No nosso país a igreja católica tem ainda um poder quase medievo ao nível de influência nas populações, sobretudo no norte onde de esses colégios proliferam, e é ainda que bate o ponto. Não é por acaso que o Presidente Marcelo Rebelo de Sousa apela a um consenso neste domínio e afasta ideias de que há uma potencial guerra religiosa e ideológica. E de facto não há. É uma questão política e é nela que o Governo tem que navegar. Mas não é aqui que a direita PSD quer levar o debate. Prefere fazer parecer uma questão religiosa. Isto é, um “combate” religioso-ideológico.
É por demais evidente que, quem mais se aproveita destes contratos de associação são as famílias de maior potencial financeiro. É também evidente que para uma família com capacidade financeira confortável pagar a um colégio privado centenas de euros mensais para lá ter os seus filhos ou educandos não será muito agradável.
Ontem no seu comentário semanal na TVI24 Manuela Ferreira Leite, sobre os contratos de associação confundiu tudo, baralhou-se, contradiz-se e no meio das questões que lhe iam sendo colocadas mostrou que era a favor da manutenção destes contratos, mas lá foi dizendo que são colégios elitistas ao ponto de selecionarem alunos pelo seu “nome”.
Claro que famílias de menos posses que têm os seus educandos nestas escolas, apesar de haver escolas públicas na mesma área, também estão contra a eliminação destes contratos é pois uma questão de estatuto e não de qualidade.

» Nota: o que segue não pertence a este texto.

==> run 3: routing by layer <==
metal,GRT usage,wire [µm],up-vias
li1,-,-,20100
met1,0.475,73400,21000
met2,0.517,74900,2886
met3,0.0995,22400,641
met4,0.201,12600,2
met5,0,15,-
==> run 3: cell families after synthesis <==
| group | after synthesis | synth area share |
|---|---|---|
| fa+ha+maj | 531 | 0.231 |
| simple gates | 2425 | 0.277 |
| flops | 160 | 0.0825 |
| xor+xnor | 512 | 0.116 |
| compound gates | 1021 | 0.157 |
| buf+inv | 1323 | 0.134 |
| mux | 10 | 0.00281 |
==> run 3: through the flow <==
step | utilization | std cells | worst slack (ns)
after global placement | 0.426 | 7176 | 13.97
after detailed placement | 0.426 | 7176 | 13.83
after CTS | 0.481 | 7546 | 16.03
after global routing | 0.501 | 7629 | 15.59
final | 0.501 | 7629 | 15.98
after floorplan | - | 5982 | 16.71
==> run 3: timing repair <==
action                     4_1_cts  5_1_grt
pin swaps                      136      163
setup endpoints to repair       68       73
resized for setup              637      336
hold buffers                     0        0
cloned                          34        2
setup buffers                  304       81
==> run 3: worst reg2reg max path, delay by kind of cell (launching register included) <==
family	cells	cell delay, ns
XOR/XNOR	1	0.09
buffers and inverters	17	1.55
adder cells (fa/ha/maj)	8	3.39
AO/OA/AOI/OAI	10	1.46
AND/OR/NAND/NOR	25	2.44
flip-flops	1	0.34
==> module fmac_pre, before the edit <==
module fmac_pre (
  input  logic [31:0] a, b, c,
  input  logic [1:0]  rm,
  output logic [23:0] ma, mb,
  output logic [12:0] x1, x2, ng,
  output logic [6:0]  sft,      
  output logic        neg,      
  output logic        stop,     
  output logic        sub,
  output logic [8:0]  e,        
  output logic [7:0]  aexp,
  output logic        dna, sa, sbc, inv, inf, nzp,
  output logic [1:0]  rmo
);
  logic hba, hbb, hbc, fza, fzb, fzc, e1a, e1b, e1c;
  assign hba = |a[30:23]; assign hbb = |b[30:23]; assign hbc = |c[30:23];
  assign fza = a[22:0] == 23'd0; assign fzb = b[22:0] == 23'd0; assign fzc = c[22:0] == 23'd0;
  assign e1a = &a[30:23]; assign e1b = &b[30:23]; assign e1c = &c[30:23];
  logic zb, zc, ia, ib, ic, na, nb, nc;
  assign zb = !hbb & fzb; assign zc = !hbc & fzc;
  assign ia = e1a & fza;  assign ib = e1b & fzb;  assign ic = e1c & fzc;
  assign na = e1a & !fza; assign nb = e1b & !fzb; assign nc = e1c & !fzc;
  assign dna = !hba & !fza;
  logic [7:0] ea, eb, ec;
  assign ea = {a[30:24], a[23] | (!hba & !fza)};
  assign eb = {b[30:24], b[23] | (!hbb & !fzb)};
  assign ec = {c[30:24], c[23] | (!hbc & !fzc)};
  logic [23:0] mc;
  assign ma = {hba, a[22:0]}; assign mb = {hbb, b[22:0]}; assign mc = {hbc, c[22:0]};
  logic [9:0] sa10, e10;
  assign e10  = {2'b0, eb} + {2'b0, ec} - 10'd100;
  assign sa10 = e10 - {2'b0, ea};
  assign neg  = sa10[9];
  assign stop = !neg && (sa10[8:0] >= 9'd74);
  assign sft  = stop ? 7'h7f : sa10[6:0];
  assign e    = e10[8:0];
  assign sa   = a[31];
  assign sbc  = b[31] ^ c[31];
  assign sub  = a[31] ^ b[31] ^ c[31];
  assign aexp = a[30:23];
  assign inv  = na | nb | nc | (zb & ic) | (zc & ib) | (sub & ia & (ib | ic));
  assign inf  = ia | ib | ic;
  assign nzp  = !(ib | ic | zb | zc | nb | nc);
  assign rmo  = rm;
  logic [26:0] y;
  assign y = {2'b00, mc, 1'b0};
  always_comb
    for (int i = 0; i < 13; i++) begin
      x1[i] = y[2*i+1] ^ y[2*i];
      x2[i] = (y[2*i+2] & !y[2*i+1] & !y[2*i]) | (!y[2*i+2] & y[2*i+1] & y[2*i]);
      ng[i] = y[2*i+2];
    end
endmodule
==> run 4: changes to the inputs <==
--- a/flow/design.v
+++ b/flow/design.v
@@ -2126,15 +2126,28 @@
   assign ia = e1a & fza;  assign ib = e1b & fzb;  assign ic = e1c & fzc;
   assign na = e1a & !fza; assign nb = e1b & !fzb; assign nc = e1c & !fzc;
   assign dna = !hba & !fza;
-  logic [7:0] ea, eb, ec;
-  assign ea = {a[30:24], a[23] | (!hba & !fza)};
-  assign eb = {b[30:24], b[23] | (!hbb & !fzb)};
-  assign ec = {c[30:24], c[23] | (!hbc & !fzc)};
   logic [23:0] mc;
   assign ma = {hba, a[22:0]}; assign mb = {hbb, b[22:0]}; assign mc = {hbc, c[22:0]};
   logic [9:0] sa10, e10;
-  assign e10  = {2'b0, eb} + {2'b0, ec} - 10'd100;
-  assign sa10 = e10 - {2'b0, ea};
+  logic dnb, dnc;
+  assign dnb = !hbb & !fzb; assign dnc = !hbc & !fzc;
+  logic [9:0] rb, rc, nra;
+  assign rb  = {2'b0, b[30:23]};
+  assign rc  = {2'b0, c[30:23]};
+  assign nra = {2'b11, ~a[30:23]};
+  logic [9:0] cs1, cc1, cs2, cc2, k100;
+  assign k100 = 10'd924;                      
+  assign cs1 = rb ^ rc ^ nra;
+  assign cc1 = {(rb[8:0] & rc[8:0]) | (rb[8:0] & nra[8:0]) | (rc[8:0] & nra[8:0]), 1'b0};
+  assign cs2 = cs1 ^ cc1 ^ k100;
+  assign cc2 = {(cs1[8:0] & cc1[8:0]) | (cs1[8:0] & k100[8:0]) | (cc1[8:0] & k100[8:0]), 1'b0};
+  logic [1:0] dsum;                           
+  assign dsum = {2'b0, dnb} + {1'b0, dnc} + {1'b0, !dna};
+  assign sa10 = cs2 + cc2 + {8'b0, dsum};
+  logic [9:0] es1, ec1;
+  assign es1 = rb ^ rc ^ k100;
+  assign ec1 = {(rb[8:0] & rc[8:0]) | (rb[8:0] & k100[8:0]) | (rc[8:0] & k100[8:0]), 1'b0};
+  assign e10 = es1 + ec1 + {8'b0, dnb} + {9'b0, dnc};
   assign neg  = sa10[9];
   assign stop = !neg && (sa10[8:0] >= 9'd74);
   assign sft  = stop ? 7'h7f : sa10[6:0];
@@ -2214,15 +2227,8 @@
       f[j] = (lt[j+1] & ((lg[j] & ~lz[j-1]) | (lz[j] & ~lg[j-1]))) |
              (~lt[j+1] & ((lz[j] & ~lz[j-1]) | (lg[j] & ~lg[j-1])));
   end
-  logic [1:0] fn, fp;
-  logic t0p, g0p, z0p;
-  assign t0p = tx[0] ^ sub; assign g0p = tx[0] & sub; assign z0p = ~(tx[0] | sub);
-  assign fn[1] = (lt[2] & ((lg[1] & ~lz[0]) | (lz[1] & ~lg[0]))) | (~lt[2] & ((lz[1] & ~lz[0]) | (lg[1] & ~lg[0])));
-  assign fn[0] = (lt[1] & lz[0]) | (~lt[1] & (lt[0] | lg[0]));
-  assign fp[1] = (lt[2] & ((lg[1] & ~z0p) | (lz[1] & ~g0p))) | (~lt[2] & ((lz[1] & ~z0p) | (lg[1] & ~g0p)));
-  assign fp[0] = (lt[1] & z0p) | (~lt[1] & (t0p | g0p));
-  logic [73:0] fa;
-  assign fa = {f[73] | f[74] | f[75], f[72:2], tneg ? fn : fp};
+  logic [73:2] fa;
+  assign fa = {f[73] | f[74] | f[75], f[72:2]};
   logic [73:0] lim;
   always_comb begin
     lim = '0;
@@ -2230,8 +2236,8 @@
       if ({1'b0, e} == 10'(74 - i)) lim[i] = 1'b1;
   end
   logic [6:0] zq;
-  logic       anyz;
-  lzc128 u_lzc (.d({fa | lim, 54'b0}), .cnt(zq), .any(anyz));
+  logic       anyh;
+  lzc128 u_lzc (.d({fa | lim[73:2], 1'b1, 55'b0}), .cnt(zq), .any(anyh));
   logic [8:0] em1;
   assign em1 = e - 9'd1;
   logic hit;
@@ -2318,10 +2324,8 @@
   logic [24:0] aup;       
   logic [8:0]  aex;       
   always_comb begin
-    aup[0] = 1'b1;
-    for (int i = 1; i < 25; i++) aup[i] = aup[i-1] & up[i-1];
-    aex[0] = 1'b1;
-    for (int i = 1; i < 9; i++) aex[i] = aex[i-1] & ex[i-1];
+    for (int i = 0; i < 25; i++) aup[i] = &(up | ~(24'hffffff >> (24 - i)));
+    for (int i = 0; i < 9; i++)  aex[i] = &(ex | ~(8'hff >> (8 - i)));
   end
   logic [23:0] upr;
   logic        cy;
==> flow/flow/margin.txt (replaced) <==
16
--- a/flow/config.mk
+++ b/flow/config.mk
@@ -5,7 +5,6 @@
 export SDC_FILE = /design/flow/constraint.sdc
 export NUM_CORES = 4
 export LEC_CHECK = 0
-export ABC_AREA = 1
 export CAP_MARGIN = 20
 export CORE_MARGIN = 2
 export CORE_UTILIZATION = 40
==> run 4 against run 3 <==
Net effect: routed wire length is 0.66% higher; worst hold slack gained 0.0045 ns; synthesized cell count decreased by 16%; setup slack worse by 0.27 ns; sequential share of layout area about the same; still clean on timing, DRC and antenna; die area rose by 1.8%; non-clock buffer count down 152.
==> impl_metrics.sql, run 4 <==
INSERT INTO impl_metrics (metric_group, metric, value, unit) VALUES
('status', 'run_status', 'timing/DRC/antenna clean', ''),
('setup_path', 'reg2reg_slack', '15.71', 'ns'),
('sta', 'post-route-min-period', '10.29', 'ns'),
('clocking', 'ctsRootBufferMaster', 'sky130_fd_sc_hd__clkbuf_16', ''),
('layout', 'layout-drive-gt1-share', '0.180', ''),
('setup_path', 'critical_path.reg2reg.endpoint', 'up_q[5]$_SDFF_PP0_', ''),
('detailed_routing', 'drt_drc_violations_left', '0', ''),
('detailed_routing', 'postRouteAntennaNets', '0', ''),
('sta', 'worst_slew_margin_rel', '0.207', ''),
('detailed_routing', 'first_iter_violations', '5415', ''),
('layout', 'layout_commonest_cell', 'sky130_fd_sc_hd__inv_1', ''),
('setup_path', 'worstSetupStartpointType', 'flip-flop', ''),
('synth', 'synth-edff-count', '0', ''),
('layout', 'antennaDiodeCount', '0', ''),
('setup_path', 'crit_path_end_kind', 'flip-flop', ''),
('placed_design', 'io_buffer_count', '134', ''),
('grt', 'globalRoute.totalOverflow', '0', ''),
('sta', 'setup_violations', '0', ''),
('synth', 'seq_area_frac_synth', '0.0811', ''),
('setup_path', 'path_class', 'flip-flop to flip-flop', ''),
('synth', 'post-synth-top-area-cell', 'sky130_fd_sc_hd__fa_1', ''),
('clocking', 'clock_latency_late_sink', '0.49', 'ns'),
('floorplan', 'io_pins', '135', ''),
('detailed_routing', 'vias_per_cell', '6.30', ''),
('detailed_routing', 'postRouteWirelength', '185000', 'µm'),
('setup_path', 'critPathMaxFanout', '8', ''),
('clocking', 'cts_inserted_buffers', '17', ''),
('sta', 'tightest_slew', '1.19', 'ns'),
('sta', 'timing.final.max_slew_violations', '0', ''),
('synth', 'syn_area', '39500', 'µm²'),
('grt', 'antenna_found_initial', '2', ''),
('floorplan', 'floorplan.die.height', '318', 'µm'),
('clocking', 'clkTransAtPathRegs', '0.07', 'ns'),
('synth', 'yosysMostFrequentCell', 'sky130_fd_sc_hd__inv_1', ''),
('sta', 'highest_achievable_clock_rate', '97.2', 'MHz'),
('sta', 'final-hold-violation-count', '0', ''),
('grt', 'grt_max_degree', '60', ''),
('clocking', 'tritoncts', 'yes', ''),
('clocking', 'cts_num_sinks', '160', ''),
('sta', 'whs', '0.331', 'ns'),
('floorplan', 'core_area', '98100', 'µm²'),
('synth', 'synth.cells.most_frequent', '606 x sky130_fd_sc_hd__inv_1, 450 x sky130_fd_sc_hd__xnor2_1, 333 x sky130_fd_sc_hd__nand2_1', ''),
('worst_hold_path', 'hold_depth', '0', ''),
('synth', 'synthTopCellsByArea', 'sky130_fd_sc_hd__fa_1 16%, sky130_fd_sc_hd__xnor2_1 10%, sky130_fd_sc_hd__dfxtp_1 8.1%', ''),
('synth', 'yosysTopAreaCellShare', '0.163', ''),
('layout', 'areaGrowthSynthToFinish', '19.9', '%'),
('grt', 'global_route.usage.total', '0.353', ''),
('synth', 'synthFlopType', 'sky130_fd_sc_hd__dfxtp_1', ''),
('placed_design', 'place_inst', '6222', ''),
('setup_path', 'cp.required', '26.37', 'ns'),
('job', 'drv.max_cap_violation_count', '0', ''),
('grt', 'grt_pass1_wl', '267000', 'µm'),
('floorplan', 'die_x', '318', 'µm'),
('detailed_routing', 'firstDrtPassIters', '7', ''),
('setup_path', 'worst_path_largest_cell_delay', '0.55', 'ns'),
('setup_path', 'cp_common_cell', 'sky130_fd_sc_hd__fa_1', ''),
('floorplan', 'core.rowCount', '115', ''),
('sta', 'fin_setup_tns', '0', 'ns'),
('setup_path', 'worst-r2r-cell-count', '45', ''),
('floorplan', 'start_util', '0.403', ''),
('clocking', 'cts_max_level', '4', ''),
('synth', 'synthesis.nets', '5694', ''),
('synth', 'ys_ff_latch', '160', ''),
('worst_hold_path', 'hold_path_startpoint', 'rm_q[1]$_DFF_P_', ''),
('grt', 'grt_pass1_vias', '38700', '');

Vivemos numa economia liberal de competição entre empresas, os colégios privados são empresas que prestam um serviço que é a educação, logo terão que estar e competir com o mercado nesta área. Quem tem posses paga, quem não tem, será o Estado, a sociedade, todos nós, que devemos ser o garante da gratuitidade do ensino para toda a população em situação de escolaridade obrigatória, quer tenha ou não posses. Há, assim, plena liberdade de escolha na educação como em tudo. A sociedade que temos é esta, alguns terão pena que seja assim, mas é a que temos, e ainda bem.